Dataset entries:
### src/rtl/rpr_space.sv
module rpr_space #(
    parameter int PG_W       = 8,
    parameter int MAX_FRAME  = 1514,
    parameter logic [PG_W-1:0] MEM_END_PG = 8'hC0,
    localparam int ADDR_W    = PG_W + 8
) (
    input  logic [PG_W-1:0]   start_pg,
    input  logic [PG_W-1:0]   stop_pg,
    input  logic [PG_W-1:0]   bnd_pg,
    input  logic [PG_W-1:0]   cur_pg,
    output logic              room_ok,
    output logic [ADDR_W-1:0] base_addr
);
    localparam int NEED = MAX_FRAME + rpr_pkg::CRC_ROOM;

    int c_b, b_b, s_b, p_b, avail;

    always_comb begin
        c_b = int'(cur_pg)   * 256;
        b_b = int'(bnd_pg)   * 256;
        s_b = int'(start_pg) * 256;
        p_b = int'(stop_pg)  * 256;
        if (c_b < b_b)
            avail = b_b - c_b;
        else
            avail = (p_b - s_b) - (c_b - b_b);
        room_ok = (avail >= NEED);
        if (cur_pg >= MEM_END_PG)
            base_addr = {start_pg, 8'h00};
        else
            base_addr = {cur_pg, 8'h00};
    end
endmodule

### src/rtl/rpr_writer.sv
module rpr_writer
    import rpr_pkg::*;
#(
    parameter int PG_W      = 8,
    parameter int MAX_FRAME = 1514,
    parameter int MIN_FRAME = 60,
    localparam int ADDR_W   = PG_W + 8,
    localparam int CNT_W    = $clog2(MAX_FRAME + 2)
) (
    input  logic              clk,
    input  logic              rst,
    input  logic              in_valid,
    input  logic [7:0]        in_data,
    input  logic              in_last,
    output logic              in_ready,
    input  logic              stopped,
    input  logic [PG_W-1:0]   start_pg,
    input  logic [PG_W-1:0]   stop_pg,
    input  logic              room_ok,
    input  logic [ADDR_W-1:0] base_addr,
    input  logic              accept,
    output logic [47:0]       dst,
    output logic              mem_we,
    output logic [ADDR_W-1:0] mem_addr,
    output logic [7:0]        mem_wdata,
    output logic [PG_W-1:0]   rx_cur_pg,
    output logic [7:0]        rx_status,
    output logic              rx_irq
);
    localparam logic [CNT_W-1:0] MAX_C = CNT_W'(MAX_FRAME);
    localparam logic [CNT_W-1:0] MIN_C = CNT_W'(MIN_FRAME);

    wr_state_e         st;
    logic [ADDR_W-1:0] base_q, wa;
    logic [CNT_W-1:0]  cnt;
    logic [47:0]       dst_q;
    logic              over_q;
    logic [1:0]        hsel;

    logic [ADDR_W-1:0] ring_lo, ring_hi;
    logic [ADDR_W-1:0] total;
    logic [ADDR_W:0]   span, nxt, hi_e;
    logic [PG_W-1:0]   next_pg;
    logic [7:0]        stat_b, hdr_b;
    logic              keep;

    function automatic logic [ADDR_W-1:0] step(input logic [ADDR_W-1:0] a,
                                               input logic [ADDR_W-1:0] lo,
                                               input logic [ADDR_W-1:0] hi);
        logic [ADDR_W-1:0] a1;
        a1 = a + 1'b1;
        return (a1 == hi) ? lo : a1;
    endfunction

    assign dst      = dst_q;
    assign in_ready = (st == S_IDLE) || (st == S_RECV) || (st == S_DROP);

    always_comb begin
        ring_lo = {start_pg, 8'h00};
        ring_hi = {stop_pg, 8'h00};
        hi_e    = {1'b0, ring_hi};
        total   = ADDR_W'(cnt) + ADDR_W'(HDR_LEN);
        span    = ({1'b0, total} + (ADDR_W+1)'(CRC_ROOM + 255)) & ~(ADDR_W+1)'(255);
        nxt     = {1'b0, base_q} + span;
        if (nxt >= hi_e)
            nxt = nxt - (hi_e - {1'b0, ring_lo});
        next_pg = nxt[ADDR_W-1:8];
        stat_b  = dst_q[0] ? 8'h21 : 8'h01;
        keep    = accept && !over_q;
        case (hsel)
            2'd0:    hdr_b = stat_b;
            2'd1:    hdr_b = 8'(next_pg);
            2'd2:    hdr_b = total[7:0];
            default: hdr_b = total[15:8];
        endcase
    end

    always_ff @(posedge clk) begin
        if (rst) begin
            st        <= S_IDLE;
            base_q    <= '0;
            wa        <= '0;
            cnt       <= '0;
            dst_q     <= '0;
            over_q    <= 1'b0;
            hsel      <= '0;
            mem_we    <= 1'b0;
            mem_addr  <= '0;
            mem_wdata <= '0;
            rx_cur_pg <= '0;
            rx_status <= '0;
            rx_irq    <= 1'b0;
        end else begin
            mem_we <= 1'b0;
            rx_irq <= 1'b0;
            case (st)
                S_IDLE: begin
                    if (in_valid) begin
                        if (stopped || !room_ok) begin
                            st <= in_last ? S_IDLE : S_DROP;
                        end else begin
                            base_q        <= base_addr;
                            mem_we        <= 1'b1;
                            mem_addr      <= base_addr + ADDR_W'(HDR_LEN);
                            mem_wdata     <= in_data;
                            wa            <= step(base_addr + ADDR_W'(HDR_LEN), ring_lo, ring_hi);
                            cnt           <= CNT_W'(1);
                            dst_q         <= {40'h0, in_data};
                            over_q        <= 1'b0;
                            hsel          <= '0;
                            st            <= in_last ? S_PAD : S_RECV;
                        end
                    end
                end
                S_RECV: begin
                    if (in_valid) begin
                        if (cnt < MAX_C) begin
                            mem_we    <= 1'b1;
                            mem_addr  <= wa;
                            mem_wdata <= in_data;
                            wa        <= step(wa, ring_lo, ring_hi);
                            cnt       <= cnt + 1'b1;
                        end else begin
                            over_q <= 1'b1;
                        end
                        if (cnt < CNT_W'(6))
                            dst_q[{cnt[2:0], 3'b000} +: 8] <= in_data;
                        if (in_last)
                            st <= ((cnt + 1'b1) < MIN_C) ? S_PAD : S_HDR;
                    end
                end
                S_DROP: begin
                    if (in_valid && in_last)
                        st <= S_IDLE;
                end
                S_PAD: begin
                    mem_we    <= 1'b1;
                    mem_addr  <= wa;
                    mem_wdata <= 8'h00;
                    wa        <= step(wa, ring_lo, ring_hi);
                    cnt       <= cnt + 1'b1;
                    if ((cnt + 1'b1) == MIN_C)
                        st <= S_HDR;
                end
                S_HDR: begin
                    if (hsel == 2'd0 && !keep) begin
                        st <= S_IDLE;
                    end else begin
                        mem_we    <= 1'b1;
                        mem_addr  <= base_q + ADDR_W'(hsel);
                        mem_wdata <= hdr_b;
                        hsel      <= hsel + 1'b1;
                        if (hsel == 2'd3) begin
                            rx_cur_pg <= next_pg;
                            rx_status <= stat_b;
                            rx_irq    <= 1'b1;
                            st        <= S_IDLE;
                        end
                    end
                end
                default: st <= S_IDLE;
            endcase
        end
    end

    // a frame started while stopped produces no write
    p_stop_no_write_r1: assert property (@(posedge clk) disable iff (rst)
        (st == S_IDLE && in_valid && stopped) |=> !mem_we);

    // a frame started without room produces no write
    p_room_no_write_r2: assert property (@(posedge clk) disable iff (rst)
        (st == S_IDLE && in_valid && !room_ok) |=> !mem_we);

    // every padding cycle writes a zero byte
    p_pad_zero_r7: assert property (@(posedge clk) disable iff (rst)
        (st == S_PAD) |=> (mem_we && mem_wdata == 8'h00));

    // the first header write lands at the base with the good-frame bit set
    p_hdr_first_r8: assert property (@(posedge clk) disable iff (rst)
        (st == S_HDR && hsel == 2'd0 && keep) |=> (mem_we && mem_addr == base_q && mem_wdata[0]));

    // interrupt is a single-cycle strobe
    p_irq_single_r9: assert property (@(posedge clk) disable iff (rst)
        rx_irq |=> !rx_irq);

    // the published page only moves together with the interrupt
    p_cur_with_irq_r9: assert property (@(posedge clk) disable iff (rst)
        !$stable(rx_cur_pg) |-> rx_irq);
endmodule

--

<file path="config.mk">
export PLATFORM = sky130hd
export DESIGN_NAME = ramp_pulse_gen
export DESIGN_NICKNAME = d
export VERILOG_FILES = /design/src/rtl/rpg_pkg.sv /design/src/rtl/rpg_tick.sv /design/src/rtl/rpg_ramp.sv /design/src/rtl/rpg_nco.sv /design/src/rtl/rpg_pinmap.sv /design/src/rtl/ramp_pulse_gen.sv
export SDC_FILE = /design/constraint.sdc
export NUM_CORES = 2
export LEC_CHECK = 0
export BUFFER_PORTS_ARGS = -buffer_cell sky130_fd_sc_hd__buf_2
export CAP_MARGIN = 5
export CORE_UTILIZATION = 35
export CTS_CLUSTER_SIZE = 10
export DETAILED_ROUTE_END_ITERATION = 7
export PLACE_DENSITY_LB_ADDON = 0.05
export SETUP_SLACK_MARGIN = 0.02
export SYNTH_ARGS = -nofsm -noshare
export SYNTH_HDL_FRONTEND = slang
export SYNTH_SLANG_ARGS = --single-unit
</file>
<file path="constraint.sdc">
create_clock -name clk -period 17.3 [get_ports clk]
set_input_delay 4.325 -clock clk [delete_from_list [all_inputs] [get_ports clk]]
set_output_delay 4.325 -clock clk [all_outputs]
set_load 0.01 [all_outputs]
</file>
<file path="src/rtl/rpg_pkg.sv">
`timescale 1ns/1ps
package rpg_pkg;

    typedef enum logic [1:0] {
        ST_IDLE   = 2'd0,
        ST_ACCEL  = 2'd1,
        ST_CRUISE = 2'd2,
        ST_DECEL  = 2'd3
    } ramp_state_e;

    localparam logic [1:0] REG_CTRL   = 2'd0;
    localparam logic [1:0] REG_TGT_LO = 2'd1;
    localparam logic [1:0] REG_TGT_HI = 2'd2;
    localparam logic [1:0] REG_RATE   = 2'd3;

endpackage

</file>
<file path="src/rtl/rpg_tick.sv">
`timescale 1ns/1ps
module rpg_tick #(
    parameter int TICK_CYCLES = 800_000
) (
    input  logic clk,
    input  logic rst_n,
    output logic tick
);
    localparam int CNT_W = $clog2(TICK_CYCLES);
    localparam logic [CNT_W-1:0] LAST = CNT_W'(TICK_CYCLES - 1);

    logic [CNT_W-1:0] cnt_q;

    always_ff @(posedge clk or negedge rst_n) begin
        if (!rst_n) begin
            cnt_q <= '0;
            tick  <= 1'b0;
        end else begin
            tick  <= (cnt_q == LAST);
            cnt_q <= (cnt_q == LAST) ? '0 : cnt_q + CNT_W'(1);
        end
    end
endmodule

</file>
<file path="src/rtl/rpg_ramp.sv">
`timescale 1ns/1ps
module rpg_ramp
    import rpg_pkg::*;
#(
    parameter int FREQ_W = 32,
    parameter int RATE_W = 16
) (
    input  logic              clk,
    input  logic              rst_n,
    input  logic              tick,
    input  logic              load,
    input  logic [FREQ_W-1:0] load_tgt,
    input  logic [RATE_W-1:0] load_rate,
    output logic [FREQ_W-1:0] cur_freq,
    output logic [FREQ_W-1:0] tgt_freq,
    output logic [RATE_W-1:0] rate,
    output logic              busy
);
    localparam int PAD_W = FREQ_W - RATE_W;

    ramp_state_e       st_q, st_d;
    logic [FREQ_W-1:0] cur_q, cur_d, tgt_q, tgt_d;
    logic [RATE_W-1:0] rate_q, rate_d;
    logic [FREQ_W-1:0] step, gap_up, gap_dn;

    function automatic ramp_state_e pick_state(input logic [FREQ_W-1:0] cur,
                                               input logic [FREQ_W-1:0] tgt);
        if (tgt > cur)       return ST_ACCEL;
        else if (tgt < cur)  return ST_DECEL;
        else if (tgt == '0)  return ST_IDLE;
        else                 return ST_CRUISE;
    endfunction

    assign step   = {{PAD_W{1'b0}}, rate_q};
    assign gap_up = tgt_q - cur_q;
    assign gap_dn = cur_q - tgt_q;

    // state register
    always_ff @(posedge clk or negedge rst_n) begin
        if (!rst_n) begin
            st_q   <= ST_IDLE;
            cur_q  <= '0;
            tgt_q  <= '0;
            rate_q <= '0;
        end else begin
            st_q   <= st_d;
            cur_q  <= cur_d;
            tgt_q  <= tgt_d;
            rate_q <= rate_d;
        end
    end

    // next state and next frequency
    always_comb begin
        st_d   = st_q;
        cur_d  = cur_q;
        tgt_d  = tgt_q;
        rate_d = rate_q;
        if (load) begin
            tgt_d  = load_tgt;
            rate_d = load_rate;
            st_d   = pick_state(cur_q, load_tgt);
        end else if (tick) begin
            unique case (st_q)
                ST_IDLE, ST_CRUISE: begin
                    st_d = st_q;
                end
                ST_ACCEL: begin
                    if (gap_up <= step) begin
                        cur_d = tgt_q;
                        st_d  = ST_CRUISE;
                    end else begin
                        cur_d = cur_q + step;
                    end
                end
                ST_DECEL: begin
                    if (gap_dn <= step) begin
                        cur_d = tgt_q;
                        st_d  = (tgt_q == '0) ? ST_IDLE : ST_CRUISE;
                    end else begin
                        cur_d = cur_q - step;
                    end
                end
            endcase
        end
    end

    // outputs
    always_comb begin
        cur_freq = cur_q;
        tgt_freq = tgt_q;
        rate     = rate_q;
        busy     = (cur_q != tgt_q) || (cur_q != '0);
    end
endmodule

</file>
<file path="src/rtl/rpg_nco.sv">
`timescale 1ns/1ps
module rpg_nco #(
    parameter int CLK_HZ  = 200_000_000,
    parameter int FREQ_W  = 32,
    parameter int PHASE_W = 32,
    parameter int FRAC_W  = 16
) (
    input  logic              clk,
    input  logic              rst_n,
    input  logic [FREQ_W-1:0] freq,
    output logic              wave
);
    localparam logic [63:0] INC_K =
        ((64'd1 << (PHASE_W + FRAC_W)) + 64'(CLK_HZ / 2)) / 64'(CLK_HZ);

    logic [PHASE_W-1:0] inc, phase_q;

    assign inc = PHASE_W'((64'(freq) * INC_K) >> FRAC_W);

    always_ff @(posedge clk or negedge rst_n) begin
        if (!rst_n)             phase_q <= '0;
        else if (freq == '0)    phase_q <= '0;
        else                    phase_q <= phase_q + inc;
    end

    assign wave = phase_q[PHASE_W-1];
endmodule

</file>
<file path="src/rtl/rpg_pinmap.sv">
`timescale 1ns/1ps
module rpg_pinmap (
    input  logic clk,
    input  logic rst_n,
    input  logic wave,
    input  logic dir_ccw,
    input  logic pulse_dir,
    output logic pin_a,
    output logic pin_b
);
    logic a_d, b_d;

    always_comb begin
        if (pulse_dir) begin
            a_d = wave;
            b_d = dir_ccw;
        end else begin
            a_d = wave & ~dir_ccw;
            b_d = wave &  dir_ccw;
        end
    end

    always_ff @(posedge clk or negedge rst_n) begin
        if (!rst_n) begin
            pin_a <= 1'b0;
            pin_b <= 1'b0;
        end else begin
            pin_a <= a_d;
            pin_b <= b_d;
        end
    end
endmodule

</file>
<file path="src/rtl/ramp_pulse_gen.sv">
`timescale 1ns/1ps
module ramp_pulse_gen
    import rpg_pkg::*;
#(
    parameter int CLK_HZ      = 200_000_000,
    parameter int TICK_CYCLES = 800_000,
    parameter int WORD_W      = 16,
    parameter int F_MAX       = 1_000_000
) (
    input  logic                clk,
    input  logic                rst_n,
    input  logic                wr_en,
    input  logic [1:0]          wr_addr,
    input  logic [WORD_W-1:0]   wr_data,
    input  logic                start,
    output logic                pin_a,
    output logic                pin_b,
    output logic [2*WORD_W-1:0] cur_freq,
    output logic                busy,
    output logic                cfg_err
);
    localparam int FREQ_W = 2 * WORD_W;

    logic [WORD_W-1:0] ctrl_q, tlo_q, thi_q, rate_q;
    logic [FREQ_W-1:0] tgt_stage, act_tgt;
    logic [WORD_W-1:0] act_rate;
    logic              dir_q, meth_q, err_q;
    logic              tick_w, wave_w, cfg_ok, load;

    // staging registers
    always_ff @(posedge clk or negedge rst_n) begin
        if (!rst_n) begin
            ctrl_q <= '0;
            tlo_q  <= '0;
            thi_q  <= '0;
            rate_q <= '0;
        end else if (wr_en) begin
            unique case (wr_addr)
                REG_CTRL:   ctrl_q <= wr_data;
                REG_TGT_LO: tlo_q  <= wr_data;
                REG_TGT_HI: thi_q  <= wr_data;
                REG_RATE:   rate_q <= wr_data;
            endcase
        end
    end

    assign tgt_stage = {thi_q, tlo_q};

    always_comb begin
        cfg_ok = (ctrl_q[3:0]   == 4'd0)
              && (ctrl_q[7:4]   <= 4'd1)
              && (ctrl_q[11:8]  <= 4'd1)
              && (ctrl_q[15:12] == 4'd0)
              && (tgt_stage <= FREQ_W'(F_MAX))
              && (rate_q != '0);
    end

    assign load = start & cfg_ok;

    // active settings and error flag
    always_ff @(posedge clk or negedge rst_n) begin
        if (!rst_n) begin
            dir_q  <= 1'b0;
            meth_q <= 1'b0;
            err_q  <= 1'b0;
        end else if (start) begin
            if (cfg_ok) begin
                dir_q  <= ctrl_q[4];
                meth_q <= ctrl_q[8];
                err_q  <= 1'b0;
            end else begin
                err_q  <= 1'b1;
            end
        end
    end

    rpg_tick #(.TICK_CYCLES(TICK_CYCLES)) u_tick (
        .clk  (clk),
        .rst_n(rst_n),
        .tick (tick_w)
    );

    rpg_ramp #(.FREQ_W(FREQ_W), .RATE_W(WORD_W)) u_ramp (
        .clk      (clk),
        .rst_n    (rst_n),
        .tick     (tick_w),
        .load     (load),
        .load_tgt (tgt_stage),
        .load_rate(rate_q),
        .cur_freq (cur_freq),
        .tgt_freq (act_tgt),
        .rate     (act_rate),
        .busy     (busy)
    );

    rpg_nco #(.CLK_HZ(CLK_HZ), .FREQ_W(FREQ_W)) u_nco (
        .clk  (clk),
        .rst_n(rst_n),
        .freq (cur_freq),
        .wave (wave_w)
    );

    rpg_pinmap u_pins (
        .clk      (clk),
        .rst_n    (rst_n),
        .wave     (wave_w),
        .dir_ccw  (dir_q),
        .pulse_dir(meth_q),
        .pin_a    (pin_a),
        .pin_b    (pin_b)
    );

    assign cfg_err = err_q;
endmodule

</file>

▶ [Try it]: Of all the entries above, output exactly the lines between the one holding "(st == S_IDLE && in_valid && !room_ok)" and the one holding "p_hdr_first_r8: assert property", inclusive.

▶ [Answer area]:
        (st == S_IDLE && in_valid && !room_ok) |=> !mem_we);

    // every padding cycle writes a zero byte
    p_pad_zero_r7: assert property (@(posedge clk) disable iff (rst)
        (st == S_PAD) |=> (mem_we && mem_wdata == 8'h00));

    // the first header write lands at the base with the good-frame bit set
    p_hdr_first_r8: assert property (@(posedge clk) disable iff (rst)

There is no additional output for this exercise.